**REQUIRED WORK:** The lines you return must be all those in the data that hold the string "routing".

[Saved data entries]
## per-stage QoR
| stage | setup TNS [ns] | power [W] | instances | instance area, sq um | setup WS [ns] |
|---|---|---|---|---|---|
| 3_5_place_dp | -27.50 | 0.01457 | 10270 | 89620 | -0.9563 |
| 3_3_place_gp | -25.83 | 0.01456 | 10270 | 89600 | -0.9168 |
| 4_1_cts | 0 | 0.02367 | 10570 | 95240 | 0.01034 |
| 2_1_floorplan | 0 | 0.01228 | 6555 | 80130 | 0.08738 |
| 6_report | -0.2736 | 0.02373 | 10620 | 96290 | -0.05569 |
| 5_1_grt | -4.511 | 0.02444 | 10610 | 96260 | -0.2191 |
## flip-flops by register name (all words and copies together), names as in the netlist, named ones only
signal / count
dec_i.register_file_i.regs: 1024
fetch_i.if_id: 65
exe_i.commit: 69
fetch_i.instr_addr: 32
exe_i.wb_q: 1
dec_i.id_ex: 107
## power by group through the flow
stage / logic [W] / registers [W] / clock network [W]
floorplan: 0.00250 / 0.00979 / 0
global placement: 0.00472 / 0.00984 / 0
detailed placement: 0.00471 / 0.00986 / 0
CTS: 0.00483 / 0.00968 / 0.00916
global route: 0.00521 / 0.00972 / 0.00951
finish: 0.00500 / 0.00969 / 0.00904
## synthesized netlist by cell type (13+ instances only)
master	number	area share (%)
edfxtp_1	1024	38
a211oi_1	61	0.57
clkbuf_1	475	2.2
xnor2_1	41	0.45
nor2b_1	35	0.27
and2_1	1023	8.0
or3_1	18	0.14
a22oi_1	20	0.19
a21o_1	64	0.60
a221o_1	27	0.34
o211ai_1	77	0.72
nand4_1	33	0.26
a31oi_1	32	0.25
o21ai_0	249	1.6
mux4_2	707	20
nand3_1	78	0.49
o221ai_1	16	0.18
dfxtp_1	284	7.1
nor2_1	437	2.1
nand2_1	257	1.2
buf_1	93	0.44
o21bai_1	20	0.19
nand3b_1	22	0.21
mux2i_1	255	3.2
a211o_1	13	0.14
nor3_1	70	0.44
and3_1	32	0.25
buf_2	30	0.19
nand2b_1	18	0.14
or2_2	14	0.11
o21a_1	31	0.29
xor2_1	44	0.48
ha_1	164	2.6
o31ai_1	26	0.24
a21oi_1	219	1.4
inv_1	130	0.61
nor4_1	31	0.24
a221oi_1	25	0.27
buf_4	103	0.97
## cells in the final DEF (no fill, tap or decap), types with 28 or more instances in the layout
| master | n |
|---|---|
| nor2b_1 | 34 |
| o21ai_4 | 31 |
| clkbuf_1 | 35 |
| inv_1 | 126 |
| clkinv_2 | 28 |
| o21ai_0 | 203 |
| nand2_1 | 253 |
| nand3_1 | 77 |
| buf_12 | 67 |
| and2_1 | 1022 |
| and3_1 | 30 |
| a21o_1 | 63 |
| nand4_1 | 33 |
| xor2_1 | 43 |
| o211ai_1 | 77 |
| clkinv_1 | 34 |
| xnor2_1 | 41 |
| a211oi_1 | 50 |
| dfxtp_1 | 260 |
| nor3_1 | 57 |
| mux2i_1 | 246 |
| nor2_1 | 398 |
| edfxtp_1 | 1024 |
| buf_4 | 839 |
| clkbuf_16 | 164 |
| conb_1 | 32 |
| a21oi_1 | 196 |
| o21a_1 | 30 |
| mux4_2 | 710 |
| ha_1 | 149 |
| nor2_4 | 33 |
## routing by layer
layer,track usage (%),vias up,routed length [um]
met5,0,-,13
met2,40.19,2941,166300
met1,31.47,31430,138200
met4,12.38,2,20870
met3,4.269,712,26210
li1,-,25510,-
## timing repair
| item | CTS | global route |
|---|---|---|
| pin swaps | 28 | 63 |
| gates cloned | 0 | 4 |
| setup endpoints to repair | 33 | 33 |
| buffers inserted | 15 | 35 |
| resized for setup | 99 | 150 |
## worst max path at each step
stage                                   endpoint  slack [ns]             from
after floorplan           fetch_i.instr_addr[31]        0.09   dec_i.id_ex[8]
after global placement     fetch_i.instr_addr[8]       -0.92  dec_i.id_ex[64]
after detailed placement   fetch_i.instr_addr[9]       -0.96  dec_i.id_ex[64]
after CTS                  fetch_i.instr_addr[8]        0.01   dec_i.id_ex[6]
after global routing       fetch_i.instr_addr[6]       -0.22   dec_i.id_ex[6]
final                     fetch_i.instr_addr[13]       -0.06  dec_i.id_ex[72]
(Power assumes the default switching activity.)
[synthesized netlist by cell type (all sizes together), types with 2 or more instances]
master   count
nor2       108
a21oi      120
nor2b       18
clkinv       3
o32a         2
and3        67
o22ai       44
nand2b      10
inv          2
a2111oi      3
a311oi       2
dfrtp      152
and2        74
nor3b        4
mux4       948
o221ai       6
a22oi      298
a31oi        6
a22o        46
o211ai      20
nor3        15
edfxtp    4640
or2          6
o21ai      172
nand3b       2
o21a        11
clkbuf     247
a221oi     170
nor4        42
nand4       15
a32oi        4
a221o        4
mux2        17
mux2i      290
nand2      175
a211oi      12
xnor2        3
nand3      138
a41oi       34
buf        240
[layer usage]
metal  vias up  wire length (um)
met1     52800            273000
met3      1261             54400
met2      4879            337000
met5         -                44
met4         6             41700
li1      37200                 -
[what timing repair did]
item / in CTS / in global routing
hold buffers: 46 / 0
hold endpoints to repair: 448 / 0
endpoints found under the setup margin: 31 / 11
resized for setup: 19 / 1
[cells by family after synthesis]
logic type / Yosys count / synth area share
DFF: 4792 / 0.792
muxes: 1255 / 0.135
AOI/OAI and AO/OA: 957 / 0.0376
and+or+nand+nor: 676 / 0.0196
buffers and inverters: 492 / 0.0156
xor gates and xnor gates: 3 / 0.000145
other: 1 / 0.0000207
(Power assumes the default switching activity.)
## config.mk

```make
export PLATFORM = sky130hd
export DESIGN_NAME = rv_ex_top
export DESIGN_NICKNAME = d
export VERILOG_FILES = /design/src/hdl/rv_ex_pkg.sv /design/src/hdl/rv_ex_top.sv /design/src/hdl/rv_result.sv /design/src/hdl/rv_execute.sv /design/src/hdl/rv_decode.sv
export SDC_FILE = /design/constraint.sdc
export NUM_CORES = 1
export LEC_CHECK = 0
export BUFFER_PORTS_ARGS = -buffer_cell sky130_fd_sc_hd__buf_2
export CORE_UTILIZATION = 40
export CTS_CLUSTER_DIAMETER = 50
export DETAILED_ROUTE_END_ITERATION = 8
export PLACE_DENSITY = 0.56
export SYNTH_ARGS = -nofsm -noshare
export SYNTH_HDL_FRONTEND = slang
export SYNTH_SLANG_ARGS = --single-unit
export TNS_END_PERCENT = 5
```

## constraint.sdc

```tcl
create_clock -name clk -period 15.3 [get_ports clk]
set_input_delay 2.295 -clock clk [delete_from_list [all_inputs] [get_ports clk]]
set_output_delay 2.295 -clock clk [all_outputs]
set_load 0.02 [all_outputs]
```

## src/hdl/rv_ex_pkg.sv

```systemverilog
`default_nettype none

package rv_ex_pkg;

    localparam int XLEN       = 32;
    localparam int REG_ADDR_W = 5;

    typedef logic [XLEN-1:0]       word_t;
    typedef logic [REG_ADDR_W-1:0] reg_addr_t;

    // major opcodes, inst[6:0]
    typedef enum logic [6:0] {
        OP     = 7'b0110011,
        OP_IMM = 7'b0010011,
        LUI    = 7'b0110111,
        BRANCH = 7'b1100011,
        JAL    = 7'b1101111,
        JALR   = 7'b1100111
    } opcode_e;

    typedef enum logic [4:0] {
        ALU_NONE,
        ALU_ADD,
        ALU_SUB,
        ALU_AND,
        ALU_OR,
        ALU_XOR,
        ALU_SLT,
        ALU_SLTU,
        ALU_SLL,
        ALU_SRL,
        ALU_SRA,
        ALU_LUI,
        ALU_BEQ,
        ALU_BNE,
        ALU_BLT,
        ALU_BGE,
        ALU_BLTU,
        ALU_BGEU,
        ALU_JAL,
        ALU_JALR
    } alu_op_e;

    // which unit feeds the write-back word
    typedef enum logic [2:0] {
        RES_NONE,
        RES_LOGIC,
        RES_COMPARE,
        RES_SHIFT,
        RES_ARITH,
        RES_BRANCH
    } res_sel_e;

    typedef struct packed {
        word_t pc;
        word_t inst;
        word_t rs1;
        word_t rs2;
    } ex_in_t;

    typedef struct packed {
        alu_op_e   op;
        res_sel_e  sel;
        reg_addr_t rd;
        logic      wreg;
        word_t     a;
        word_t     b;      // rs2 or I/U immediate
        word_t     imm;    // target offset
    } dec_t;

    typedef struct packed {
        word_t logicout;
        word_t compare;
        word_t shiftres;
        word_t arith;
        word_t link;
        logic  branch_flag;
        word_t branch_addr;
    } unit_res_t;

endpackage

`default_nettype wire
```

## src/hdl/rv_ex_top.sv

```systemverilog
`timescale 1ns/1ps
`default_nettype none

module rv_ex_top (
    input  wire logic                 clk,
    input  wire logic                 rst_i,
    input  wire logic                 valid_i,
    input  wire rv_ex_pkg::ex_in_t    ex_in_i,
    input  wire logic                 int_assert_i,
    input  wire rv_ex_pkg::word_t     int_addr_i,
    output logic                      out_valid_o,
    output rv_ex_pkg::reg_addr_t      rd_o,
    output logic                      wreg_o,
    output rv_ex_pkg::word_t          wdata_o,
    output logic                      branch_flag_o,
    output rv_ex_pkg::word_t          branch_addr_o
);

    import rv_ex_pkg::*;

    dec_t      dec;
    unit_res_t res;

    rv_decode u_decode (
        .ex_in_i (ex_in_i),
        .valid_i (valid_i),
        .dec_o   (dec)
    );

    // combinational units, same cycle as decode
    rv_execute u_execute (
        .dec_i (dec),
        .pc_i  (ex_in_i.pc),
        .res_o (res)
    );

    rv_result u_result (
        .clk           (clk),
        .rst_i         (rst_i),
        .valid_i       (valid_i),
        .sel_i         (dec.sel),
        .rd_i          (dec.rd),
        .wreg_i        (dec.wreg),
        .res_i         (res),
        .int_assert_i  (int_assert_i),
        .int_addr_i    (int_addr_i),
        .out_valid_o   (out_valid_o),
        .rd_o          (rd_o),
        .wreg_o        (wreg_o),
        .wdata_o       (wdata_o),
        .branch_flag_o (branch_flag_o),
        .branch_addr_o (branch_addr_o)
    );

endmodule

`default_nettype wire

```

## src/hdl/rv_result.sv

```systemverilog
`timescale 1ns/1ps
`default_nettype none

module rv_result (
    input  wire logic                 clk,
    input  wire logic                 rst_i,
    input  wire logic                 valid_i,
    input  wire rv_ex_pkg::res_sel_e  sel_i,
    input  wire rv_ex_pkg::reg_addr_t rd_i,
    input  wire logic                 wreg_i,
    input  wire rv_ex_pkg::unit_res_t res_i,
    input  wire logic                 int_assert_i,
    input  wire rv_ex_pkg::word_t     int_addr_i,
    output logic                      out_valid_o,
    output rv_ex_pkg::reg_addr_t      rd_o,
    output logic                      wreg_o,
    output rv_ex_pkg::word_t          wdata_o,
    output logic                      branch_flag_o,
    output rv_ex_pkg::word_t          branch_addr_o
);

    import rv_ex_pkg::*;

    word_t wdata;

    always_comb begin
        case (sel_i)
            RES_LOGIC:   wdata = res_i.logicout;
            RES_COMPARE: wdata = res_i.compare;
            RES_SHIFT:   wdata = res_i.shiftres;
            RES_ARITH:   wdata = res_i.arith;
            RES_BRANCH:  wdata = res_i.link;    // jal / jalr link
            default:     wdata = '0;
        endcase
    end

    // pipeline register, interrupt wins over the instruction
    always_ff @(posedge clk) begin
        if (rst_i) begin
            out_valid_o   <= 1'b0;
            rd_o          <= '0;
            wreg_o        <= 1'b0;
            wdata_o       <= '0;
            branch_flag_o <= 1'b0;
            branch_addr_o <= '0;
        end else begin
            out_valid_o   <= valid_i;
            rd_o          <= rd_i;
            wreg_o        <= wreg_i && !int_assert_i;
            wdata_o       <= wdata;
            branch_flag_o <= res_i.branch_flag || int_assert_i;
            branch_addr_o <= int_assert_i ? int_addr_i : res_i.branch_addr;
        end
    end

endmodule

`default_nettype wire

```

## src/hdl/rv_execute.sv

```systemverilog
`timescale 1ns/1ps
`default_nettype none

module rv_execute (
    input  wire rv_ex_pkg::dec_t   dec_i,
    input  wire rv_ex_pkg::word_t  pc_i,
    output rv_ex_pkg::unit_res_t   res_o
);

    import rv_ex_pkg::*;

    word_t a;
    word_t b;
    word_t sum;
    word_t diff;
    word_t jalr_sum;
    word_t target;
    logic  eq;
    logic  lt_s;
    logic  lt_u;
    logic  taken;

    assign a    = dec_i.a;
    assign b    = dec_i.b;
    assign sum  = a + b;
    assign diff = a - b;

    // shared by slt/sltu and the branches
    assign eq   = (a == b);
    assign lt_s = $signed(a) < $signed(b);
    assign lt_u = a < b;

    // jalr drops bit 0 of the sum
    assign jalr_sum = a + dec_i.imm;

    always_comb begin
        if (dec_i.op == ALU_JALR) begin
            target = {jalr_sum[XLEN-1:1], 1'b0};
        end else begin
            target = pc_i + dec_i.imm;    // b-type and jal
        end
    end

    // the one branch decision of the stage
    always_comb begin
        case (dec_i.op)
            ALU_BEQ:  taken = eq;
            ALU_BNE:  taken = !eq;
            ALU_BLT:  taken = lt_s;
            ALU_BGE:  taken = !lt_s;
            ALU_BLTU: taken = lt_u;
            ALU_BGEU: taken = !lt_u;
            ALU_JAL,
            ALU_JALR: taken = 1'b1;
            default:  taken = 1'b0;
        endcase
    end

    always_comb begin
        res_o             = '0;
        res_o.link        = pc_i + 32'd4;
        res_o.branch_flag = taken;
        res_o.branch_addr = taken ? target : '0;
        case (dec_i.op)
            ALU_ADD:  res_o.arith    = sum;
            ALU_SUB:  res_o.arith    = diff;
            ALU_AND:  res_o.logicout = a & b;
            ALU_OR:   res_o.logicout = a | b;
            ALU_XOR:  res_o.logicout = a ^ b;
            ALU_SLT:  res_o.compare  = {{(XLEN-1){1'b0}}, lt_s};
            ALU_SLTU: res_o.compare  = {{(XLEN-1){1'b0}}, lt_u};
            ALU_SLL:  res_o.shiftres = a << b[4:0];
            ALU_SRL:  res_o.shiftres = a >> b[4:0];
            ALU_SRA:  res_o.shiftres = $signed(a) >>> b[4:0];    // sign fill
            ALU_LUI:  res_o.shiftres = b;
            default: ;
        endcase
    end

endmodule

`default_nettype wire

```

## src/hdl/rv_decode.sv

```systemverilog
`timescale 1ns/1ps
`default_nettype none

module rv_decode (
    input  wire rv_ex_pkg::ex_in_t ex_in_i,
    input  wire logic              valid_i,
    output rv_ex_pkg::dec_t        dec_o
);

    import rv_ex_pkg::*;

    word_t      inst;
    opcode_e    opcode;
    logic [2:0] funct3;
    logic       alt;        // inst[30], sub / sra select
    reg_addr_t  rd;
    word_t      imm_i;
    word_t      imm_u;
    word_t      imm_b;
    word_t      imm_j;
    alu_op_e    op;
    res_sel_e   sel;
    logic       writes;
    word_t      b;
    word_t      imm;

    assign inst   = ex_in_i.inst;
    assign opcode = opcode_e'(inst[6:0]);
    assign funct3 = inst[14:12];
    assign alt    = inst[30];
    assign rd     = inst[11:7];

    // immediate formats
    assign imm_i = {{20{inst[31]}}, inst[31:20]};
    assign imm_u = {inst[31:12], 12'b0};
    assign imm_b = {{20{inst[31]}}, inst[7], inst[30:25], inst[11:8], 1'b0};
    assign imm_j = {{12{inst[31]}}, inst[19:12], inst[20], inst[30:21], 1'b0};

    always_comb begin
        op     = ALU_NONE;
        sel    = RES_NONE;
        writes = 1'b0;
        b      = ex_in_i.rs2;
        imm    = imm_i;
        case (opcode)
            OP, OP_IMM: begin
                writes = 1'b1;
                if (opcode == OP_IMM) begin
                    b = imm_i;
                end
                case (funct3)
                    3'b000: begin
                        op  = (opcode == OP && alt) ? ALU_SUB : ALU_ADD;    // no subi
                        sel = RES_ARITH;
                    end
                    3'b001: begin
                        op  = ALU_SLL;
                        sel = RES_SHIFT;
                    end
                    3'b010: begin
                        op  = ALU_SLT;
                        sel = RES_COMPARE;
                    end
                    3'b011: begin
                        op  = ALU_SLTU;
                        sel = RES_COMPARE;
                    end
                    3'b100: begin
                        op  = ALU_XOR;
                        sel = RES_LOGIC;
                    end
                    3'b101: begin
                        op  = alt ? ALU_SRA : ALU_SRL;
                        sel = RES_SHIFT;
                    end
                    3'b110: begin
                        op  = ALU_OR;
                        sel = RES_LOGIC;
                    end
                    default: begin
                        op  = ALU_AND;
                        sel = RES_LOGIC;
                    end
                endcase
            end
            LUI: begin
                op     = ALU_LUI;
                sel    = RES_SHIFT;    // passes b through the shift unit
                writes = 1'b1;
                b      = imm_u;
            end
            BRANCH: begin
                imm = imm_b;
                case (funct3)
                    3'b000:  op = ALU_BEQ;
                    3'b001:  op = ALU_BNE;
                    3'b100:  op = ALU_BLT;
                    3'b101:  op = ALU_BGE;
                    3'b110:  op = ALU_BLTU;
                    3'b111:  op = ALU_BGEU;
                    default: op = ALU_NONE;
                endcase
            end
            JAL: begin
                op     = ALU_JAL;
                sel    = RES_BRANCH;
                writes = 1'b1;
                imm    = imm_j;
            end
            JALR: begin
                op     = ALU_JALR;
                sel    = RES_BRANCH;
                writes = 1'b1;
            end
            default: ;
        endcase
    end

    always_comb begin
        dec_o.op   = valid_i ? op : ALU_NONE;
        dec_o.sel  = valid_i ? sel : RES_NONE;
        dec_o.rd   = rd;
        dec_o.wreg = valid_i && writes && (rd != '0);    // x0 is never written
        dec_o.a    = ex_in_i.rs1;
        dec_o.b    = b;
        dec_o.imm  = imm;
    end

endmodule

`default_nettype wire

```
[config.mk]
export PLATFORM = sky130hd
export DESIGN_NAME = reservation_station
export DESIGN_NICKNAME = d
export VERILOG_FILES = /design/src/design/isa_pkg.sv /design/src/design/ooo_pkg.sv /design/src/design/reservation_station.sv
export VERILOG_INCLUDE_DIRS = /design/src /design/src/design
export SDC_FILE = /design/constraint.sdc
export NUM_CORES = 1
export LEC_CHECK = 0
export ABC_CLOCK_PERIOD_IN_PS = 4150
export BUFFER_PORTS_ARGS = -buffer_cell sky130_fd_sc_hd__buf_2
export CORE_ASPECT_RATIO = 0.7
export CORE_MARGIN = 5
export CORE_UTILIZATION = 38
export CTS_CLUSTER_DIAMETER = 120
export DETAILED_ROUTE_END_ITERATION = 10
export PLACE_DENSITY = 0.7
export SYNTH_ARGS = -nofsm -noshare
export SYNTH_HDL_FRONTEND = slang
export SYNTH_SLANG_ARGS = --single-unit
[constraint.sdc]
create_clock -name clk_100mhz -period 4.15 [get_ports clk_100mhz]
set_input_delay 0.83 -clock clk_100mhz [delete_from_list [all_inputs] [get_ports clk_100mhz]]
set_output_delay 0.83 -clock clk_100mhz [all_outputs]
set_load 0.01 [all_outputs]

**WRITTEN ANSWER:**
## routing by layer
after global routing       fetch_i.instr_addr[6]       -0.22   dec_i.id_ex[6]
item / in CTS / in global routing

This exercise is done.